Septembre 2007

 

6░ ANNEE  N░20

 

L'œil du peintre

Ce numéro a maturé lentement, comme les pommes du jardin. Il arrive pour la fin de l'été et le calendrier annoncé aux lecteurs n'est pas vraiment tenu. Je veux croire qu'il y a gagné un peu, tant j'ai l'impression de conduire à chaque fois un périlleux exercice d'équilibriste pour boucler sans bâcler. Le but ici n'est pas d'accumuler des textes et des pages (je vous parlerai un jour du numéro fantôme de la NRM, de ces mots et images qui attendent de voir le jour, cachés dans un tiroir ou sur le disque dur d'un ordinateur). Mon idée directrice était que ce numéro d'été soit un peu plus solaire que les précédents, avec de la chaleur, de la lumière, du bonheur de vivre. Pour le constituer, j'ai fait un bouquet en mêlant ce que j'avais au frais (les merveilleux dessins de Popofe) et des textes fraîchement éclos. Ceux de Gérard Farasse qui ouvrent ce numéro sont regroupés sous le titre "Peinture fraîche". La peinture, on le sait depuis Léonard de Vinci, "e cosa mentale". Ces textes n'ont pas seulement en commun de s'intéresser au regard du peintre. Ils se focalisent sur un point, une anecdote, un détail, et prolongent la rêverie qui naît des images apparues dans le regard de Clovis Trouille, Botéro, Henri Rousseau, Jules Leclercq et Edward Hopper. Curieux mélange ? Comme dans les rêves.
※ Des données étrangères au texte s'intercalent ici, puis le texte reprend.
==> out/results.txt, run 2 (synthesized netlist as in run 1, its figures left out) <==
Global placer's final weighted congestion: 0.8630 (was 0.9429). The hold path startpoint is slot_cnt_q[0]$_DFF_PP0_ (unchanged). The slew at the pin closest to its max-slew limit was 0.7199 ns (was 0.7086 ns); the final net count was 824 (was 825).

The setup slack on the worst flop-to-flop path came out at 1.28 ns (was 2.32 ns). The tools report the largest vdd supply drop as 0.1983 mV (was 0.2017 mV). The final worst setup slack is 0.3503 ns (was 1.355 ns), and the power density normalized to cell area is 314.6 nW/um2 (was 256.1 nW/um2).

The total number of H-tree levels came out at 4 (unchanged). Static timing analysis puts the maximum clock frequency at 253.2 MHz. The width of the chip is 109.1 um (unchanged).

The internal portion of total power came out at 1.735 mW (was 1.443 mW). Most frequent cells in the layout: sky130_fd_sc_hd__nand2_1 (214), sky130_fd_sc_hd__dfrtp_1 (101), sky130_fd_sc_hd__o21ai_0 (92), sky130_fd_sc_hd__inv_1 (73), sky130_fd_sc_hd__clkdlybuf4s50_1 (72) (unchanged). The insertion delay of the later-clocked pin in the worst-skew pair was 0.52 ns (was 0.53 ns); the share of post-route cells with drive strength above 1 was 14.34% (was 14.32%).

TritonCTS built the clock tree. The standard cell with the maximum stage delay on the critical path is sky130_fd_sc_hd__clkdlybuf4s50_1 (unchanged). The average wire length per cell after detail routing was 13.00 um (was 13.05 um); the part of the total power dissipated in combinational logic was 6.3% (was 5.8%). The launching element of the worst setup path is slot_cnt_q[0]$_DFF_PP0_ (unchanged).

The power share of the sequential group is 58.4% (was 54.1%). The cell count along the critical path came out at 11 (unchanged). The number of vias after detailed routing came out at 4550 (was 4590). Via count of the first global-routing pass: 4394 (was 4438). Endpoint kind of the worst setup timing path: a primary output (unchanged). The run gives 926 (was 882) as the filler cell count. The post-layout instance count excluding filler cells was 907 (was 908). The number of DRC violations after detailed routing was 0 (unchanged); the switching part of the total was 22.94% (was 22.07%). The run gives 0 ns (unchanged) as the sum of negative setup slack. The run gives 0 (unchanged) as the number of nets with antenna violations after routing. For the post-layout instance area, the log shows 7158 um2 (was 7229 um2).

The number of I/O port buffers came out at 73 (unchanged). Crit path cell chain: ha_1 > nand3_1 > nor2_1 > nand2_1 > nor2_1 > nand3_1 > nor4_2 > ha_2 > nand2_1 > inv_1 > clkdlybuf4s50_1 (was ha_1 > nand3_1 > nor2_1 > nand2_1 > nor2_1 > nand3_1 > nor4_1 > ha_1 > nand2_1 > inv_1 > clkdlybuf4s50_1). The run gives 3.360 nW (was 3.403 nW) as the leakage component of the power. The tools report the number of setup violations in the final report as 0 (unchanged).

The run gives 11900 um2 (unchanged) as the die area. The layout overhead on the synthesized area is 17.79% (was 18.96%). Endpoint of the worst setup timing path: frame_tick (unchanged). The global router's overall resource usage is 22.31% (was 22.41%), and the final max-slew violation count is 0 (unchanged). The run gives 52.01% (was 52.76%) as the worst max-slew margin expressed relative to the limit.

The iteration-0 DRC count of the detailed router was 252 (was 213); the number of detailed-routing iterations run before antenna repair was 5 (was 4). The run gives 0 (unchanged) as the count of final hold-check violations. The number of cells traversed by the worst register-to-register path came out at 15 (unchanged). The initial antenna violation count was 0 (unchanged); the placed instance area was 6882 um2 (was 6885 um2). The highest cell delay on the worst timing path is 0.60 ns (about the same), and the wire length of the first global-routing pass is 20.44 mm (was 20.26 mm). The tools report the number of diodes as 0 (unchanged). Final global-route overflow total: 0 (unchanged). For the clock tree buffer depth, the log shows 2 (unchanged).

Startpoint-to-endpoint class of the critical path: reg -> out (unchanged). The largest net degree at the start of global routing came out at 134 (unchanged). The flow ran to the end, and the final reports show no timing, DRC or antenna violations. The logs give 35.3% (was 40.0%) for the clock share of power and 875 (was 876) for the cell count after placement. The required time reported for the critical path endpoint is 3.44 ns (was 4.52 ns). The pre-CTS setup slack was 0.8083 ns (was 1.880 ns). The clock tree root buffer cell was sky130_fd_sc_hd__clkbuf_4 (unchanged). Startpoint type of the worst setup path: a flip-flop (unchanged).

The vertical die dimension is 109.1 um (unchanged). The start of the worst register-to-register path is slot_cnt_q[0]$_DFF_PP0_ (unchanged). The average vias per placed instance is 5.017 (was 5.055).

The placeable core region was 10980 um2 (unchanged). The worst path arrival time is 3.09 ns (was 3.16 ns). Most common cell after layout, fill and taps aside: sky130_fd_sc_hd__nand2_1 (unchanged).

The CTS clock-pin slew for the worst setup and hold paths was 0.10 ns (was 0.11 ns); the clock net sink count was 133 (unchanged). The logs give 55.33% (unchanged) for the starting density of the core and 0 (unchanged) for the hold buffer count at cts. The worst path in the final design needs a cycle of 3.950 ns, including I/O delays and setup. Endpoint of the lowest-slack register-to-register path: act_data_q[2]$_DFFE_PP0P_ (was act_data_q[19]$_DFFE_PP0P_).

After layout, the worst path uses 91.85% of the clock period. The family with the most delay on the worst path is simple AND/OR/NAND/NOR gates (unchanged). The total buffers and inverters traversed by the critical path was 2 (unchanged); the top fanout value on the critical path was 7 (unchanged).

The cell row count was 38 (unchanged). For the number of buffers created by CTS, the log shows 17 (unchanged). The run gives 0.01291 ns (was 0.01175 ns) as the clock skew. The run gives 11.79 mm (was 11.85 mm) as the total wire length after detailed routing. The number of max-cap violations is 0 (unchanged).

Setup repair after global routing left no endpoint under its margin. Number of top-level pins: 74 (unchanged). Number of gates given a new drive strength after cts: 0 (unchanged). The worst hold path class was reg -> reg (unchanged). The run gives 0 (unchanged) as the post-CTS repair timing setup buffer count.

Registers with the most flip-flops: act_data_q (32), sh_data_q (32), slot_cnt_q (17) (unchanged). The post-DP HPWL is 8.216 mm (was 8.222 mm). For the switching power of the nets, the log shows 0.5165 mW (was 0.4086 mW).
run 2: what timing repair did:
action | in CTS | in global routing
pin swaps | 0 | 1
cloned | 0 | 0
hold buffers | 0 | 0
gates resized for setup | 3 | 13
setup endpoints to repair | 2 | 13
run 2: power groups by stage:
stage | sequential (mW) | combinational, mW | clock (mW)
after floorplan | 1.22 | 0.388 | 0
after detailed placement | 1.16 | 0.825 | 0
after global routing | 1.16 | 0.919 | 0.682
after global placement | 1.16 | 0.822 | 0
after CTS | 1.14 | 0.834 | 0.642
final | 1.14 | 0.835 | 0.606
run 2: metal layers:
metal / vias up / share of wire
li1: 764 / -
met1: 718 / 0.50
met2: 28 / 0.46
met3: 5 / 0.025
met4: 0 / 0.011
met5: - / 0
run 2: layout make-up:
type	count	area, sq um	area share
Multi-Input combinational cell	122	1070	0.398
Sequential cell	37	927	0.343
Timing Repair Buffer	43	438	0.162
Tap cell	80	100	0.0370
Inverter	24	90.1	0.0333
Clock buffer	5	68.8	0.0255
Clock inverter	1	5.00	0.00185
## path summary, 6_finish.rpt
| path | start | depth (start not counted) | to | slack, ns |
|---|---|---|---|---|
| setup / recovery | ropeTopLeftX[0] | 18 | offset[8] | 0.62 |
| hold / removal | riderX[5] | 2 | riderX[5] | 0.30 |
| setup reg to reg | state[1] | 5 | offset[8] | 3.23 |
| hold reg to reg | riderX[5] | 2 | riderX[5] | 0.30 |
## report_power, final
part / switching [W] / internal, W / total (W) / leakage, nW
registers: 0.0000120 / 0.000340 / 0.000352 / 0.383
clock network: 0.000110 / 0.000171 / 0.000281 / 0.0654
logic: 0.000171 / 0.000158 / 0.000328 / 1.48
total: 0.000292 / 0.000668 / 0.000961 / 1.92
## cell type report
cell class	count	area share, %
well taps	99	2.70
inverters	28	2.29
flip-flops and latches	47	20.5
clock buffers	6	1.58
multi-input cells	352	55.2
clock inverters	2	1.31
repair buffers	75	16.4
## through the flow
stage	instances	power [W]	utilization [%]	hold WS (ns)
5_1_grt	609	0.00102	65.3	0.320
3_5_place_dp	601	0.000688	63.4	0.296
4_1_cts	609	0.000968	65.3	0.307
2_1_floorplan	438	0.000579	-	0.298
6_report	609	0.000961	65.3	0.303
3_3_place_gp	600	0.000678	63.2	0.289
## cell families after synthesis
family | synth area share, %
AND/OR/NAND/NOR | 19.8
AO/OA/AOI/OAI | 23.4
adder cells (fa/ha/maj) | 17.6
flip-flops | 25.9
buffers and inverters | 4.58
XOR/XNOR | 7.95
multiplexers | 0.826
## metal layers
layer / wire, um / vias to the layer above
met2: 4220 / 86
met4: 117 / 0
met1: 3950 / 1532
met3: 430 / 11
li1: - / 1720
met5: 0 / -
`src/rtl/pipe_stage_reg.sv`:
```
// pipe_stage_reg: DEPTH-slot pipeline register with stall, flush and sticky halt squash.
// Define PIPE_STAGE_STATS_EN to add saturating stall_cnt/bubble_cnt outputs.
module pipe_stage_reg #(
  parameter int DATA_W = 48,
  parameter int CTRL_W = 8,
  parameter int DEPTH  = 1
) (
  input  logic              clk,
  input  logic              rst,
  input  logic              in_valid,
  input  logic [DATA_W-1:0] in_data,
  input  logic [CTRL_W-1:0] in_ctrl,
  input  logic              in_halt,
  input  logic              stall,
  input  logic              flush,
  output logic              out_valid,
  output logic [DATA_W-1:0] out_data,
  output logic [CTRL_W-1:0] out_ctrl,
  output logic              out_halt,
  output logic              halted,
`ifdef PIPE_STAGE_STATS_EN
  output logic [15:0]       stall_cnt,
  output logic [15:0]       bubble_cnt,
`endif
  output logic              drained
);
  if (DEPTH < 1 || DEPTH > 4) begin : g_bad_depth
    $error("pipe_stage_reg: DEPTH must be 1..4");
  end
  typedef enum logic {RUN, HALT_ST} state_t;
  state_t state;
  logic [DEPTH-1:0] v, h;
  logic [DATA_W-1:0] d [DEPTH];
  logic [CTRL_W-1:0] c [DEPTH];
  logic v0, h0;
  logic [DATA_W-1:0] d0;
  logic [CTRL_W-1:0] c0;
  // Once halted, slot 0 only ever sees halt-marked bubbles
  assign v0 = (state == RUN) & in_valid;
  assign h0 = (state == RUN) ? in_valid & in_halt : 1'b1;
  assign d0 = v0 ? in_data : '0;
  assign c0 = v0 ? in_ctrl : '0;
  always_ff @(posedge clk or negedge rst)
    if (!rst) begin
      state <= RUN;
      v <= '0;
      h <= '0;
      for (int i = 0; i < DEPTH; i++) begin
        d[i] <= '0;
        c[i] <= '0;
      end
    end else if (flush) begin
      state <= RUN;
      v <= '0;
      h <= '0;
      for (int i = 0; i < DEPTH; i++) begin
        d[i] <= '0;
        c[i] <= '0;
      end
    end else if (!stall) begin
      state <= (state == RUN && in_valid && in_halt) ? HALT_ST : state;
      for (int i = DEPTH - 1; i > 0; i--) begin
        v[i] <= v[i-1];
        h[i] <= h[i-1];
        d[i] <= d[i-1];
        c[i] <= c[i-1];
      end
      v[0] <= v0;
      h[0] <= h0;
      d[0] <= d0;
      c[0] <= c0;
    end
  assign out_valid = v[DEPTH-1];
  assign out_data  = d[DEPTH-1];
  assign out_ctrl  = v[DEPTH-1] ? c[DEPTH-1] : '0;
  assign out_halt  = h[DEPTH-1];
  assign halted    = state == HALT_ST;
  assign drained   = halted & out_halt;
`ifdef PIPE_STAGE_STATS_EN
  always_ff @(posedge clk or negedge rst)
    if (!rst) begin
      stall_cnt  <= '0;
      bubble_cnt <= '0;
    end else if (!flush) begin
      if (stall && stall_cnt != 16'hFFFF) stall_cnt <= stall_cnt + 16'd1;
      if (!stall && !v0 && bubble_cnt != 16'hFFFF) bubble_cnt <= bubble_cnt + 16'd1;
    end
`endif
endmodule

```
`config.mk`:
```
export PLATFORM = sky130hd
export DESIGN_NAME = pipe_stage_reg
export DESIGN_NICKNAME = d
export VERILOG_FILES = /design/src/rtl/pipe_stage_reg.sv
export SDC_FILE = /design/constraint.sdc
export NUM_CORES = 1
export LEC_CHECK = 0
export CAP_MARGIN = 0
export CORE_MARGIN = 2
export CORE_UTILIZATION = 46
export CTS_CLUSTER_SIZE = 14
export DETAILED_ROUTE_END_ITERATION = 8
export PLACE_DENSITY = 0.95
export SYNTH_ARGS = -nofsm -noshare
export SYNTH_HDL_FRONTEND = slang
export SYNTH_SLANG_ARGS = --single-unit
```
`constraint.sdc`:
```
create_clock -name clk -period 1.85 [get_ports clk]
set_input_delay 0.4625 -clock clk [delete_from_list [all_inputs] [get_ports clk]]
set_output_delay 0.4625 -clock clk [all_outputs]
set_load 0.01 [all_outputs]
```
==> summary.md <==
| Metric | Value |
|---|---|
| Status | complete, no violations |
| Largest net degree at the start of global routing | 67 |
| Slew margin rel. | 0.740 |
| Register area share after synthesis | 0.516 |
| Die span in y | 82.9 um |
| Final worst path period share | 0.948 |
| CP Launch Type | flip-flop |
| IO Port Bufs | 121 |
| CTS tree | done |
| Total clock sinks | 59 |
| Clock buffer depth | 2 |
| Worst path cell trace | clkdlybuf4s50_1 |
| Min Hold Slack | 0.128 ns |
| WL/cell | 16.2 um |
| Synthesis-to-finish area growth | 51.2% |
| Vias/cell | 5.44 |
| Reg clk slew, reported paths | 0.06 ns |
| Placed Cells | 450 |
| Number of inserted diodes | 0 |
| Via count | 2,537 |
| Setup TNS Final | 0 ns |
| Initial antenna violation count | 0 |
| Largest stage delay on the critical path | 0.60 ns |
| GRT overflow | 0 |
| Clock Latency Late Sink | 0.32 ns |
| Fmax | 570 MHz |
| Dominant synthesized flop cell | dfrtp_1 |
| Unrepaired setup endpoints after global routing | false |
| Cell Pwr Density | 734 nW/um^2 |
| # DRC | 0 |
| Post-Syn Instances | 277 |
| GR Util All Layers | 0.219 |
| Hold Crit Class | input pin to async pin |
| Post-synthesis async set-or-reset flop share | 1.00 |
| Post-Syn Area | 2860 um^2 |
| Non-filler cells in the finished layout | 466 |
| Placeable Area | 5960 um^2 |
| Design area | 4330 um^2 |
| Site Rows | 28 |
| Post-synth EDFFs | 0 |
| Pleak | 1.72 nW |
| RePlAce Congestion | 0.742 |
| CTS Hold Buffers Added | 0 |
| Die ar. | 6870 um^2 |
| Share of cells above drive strength 1 | 0.0767 |
| Chip Width | 82.9 um |
| Worst slew pin tran | 0.390 ns |
| Wirelength, routed | 7550 um |
| CP top delay family | buffers and inverters |
| Total Nets Final | 448 |
| First-pass GRT wire length | 12,300 um |
| Cell with the largest stage delay on the worst path | clkdlybuf4s50_1 |
| Synth warn | 0 |
| Count of pins over their slew limit | 0 |
| Post-route ant nets | 0 |
| Initial core utilization | 0.481 |
| Syn avg cell area | 10.3 um^2 |
| Num ports | 122 |
| H-tree depth | 3 |
| VDD IR max | 0.595 mV |
| Post-layout util | 0.727 |
| Top cells by area, synth | dfrtp_1, nand4bb_1, a21oi_1 |
| Critical Path Fanout Max | 4 |
| Postcts setup bufs | 0 |
| Dpl hpwl | 5060 um |
| CP Capture Type | output port |
| Post-layout min period | 1.75 ns |
| Clk_skew | 0.00488 ns |
| Flops & latches, synth | 59 |
| Final setup fails | 0 |
| Placed Area | 4110 um^2 |
| Final hold vios | 0 |
| Synth cell types | 16 |
| Bufs and invs on worst path | 1 |
| Crit Path Class | flip-flop to output port |
| Filler Cell Count | 472 |
| Total CTS buffers | 9 |
| Root buffer cell | clkbuf_8 |
| Largest area contributor in the netlist | dfrtp_1 |
| Crit path DAT | 1.29 ns |
| DRT Pass-1 Iters | 4 |
| Synth top area share | 0.516 |
| Required time of the critical path | 1.39 ns |
| 1st-iter DRT viols | 152 |
| Synthesized Nets | 339 |
| Vias in the first global route | 2,518 |
| MaxCap Viol Count | 0 |
`config.mk`:
```
export PLATFORM = sky130hd
export DESIGN_NAME = mips_mem_arbiter
export DESIGN_NICKNAME = d
export VERILOG_FILES = /design/src/rtl/mips_mem_arbiter.sv
export SDC_FILE = /design/constraint.sdc
export NUM_CORES = 1
export LEC_CHECK = 0
export BUFFER_PORTS_ARGS = -buffer_cell sky130_fd_sc_hd__clkbuf_2
export CAP_MARGIN = 10
export CORE_ASPECT_RATIO = 1.25
export CORE_MARGIN = 5
export CORE_UTILIZATION = 45
export CTS_CLUSTER_SIZE = 8
export DETAILED_ROUTE_END_ITERATION = 10
export PLACE_DENSITY = 0.8
export SETUP_SLACK_MARGIN = 0.05
export SLEW_MARGIN = 20
export SYNTH_ARGS = -nofsm -noshare
export SYNTH_HDL_FRONTEND = slang
export SYNTH_SLANG_ARGS = --single-unit
```
`constraint.sdc`:
```
create_clock -name clk -period 1.6 [get_ports clk]
set_input_delay 0.08 -clock clk [delete_from_list [all_inputs] [get_ports clk]]
set_output_delay 0.08 -clock clk [all_outputs]
set_load 0.02 [all_outputs]
```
A côté d'autres auteurs déjà familiers des lecteurs de La Nouvelle Revue Moderne, Laurence Monfroy, J-M Aubevert, Mimosa, Marie Ginet, de nouvelles signatures font leur apparition : Thomas Vinau, qui nous livre de curieuses recettes de sorcière "pour rattraper le jour", Jean-Marc Flahaut, rencontré lors d'un atelier d'écriture de l'association Filigrane à Villeneuve d'Ascq, Eric Dejaeger, éditeur de la revue Microbe, avec qui nous partageons une passion commune pour au moins trois auteurs, Bierce, Brautigan et Sternberg (la liste n'est pas limitative), et Dorothée Blanck, qui nous invite à ouvrir les pages de son Journal d'une dériveuse. Les deux grandes expositions évoquant le surréalisme qui ont eu lieu cet été au Nord de Paris, à Amiens (Clovis Trouille) et à Mons (Le surréalisme en Belgique 1924-2000) trouvent un écho dans ce numéro. Guy Ciancia revient sur le livre de Xavier Canonne, commissaire de l'exposition de Mons, et réaffirme avec lui que la révolte initiatrice de l'aventure surréaliste est plus actuelle que jamais. Encore merci à Popofe Dumont pour nous avoir confié sa vision du Karma Substra, et à Justine Planchon pour l'illustration de la page centrale.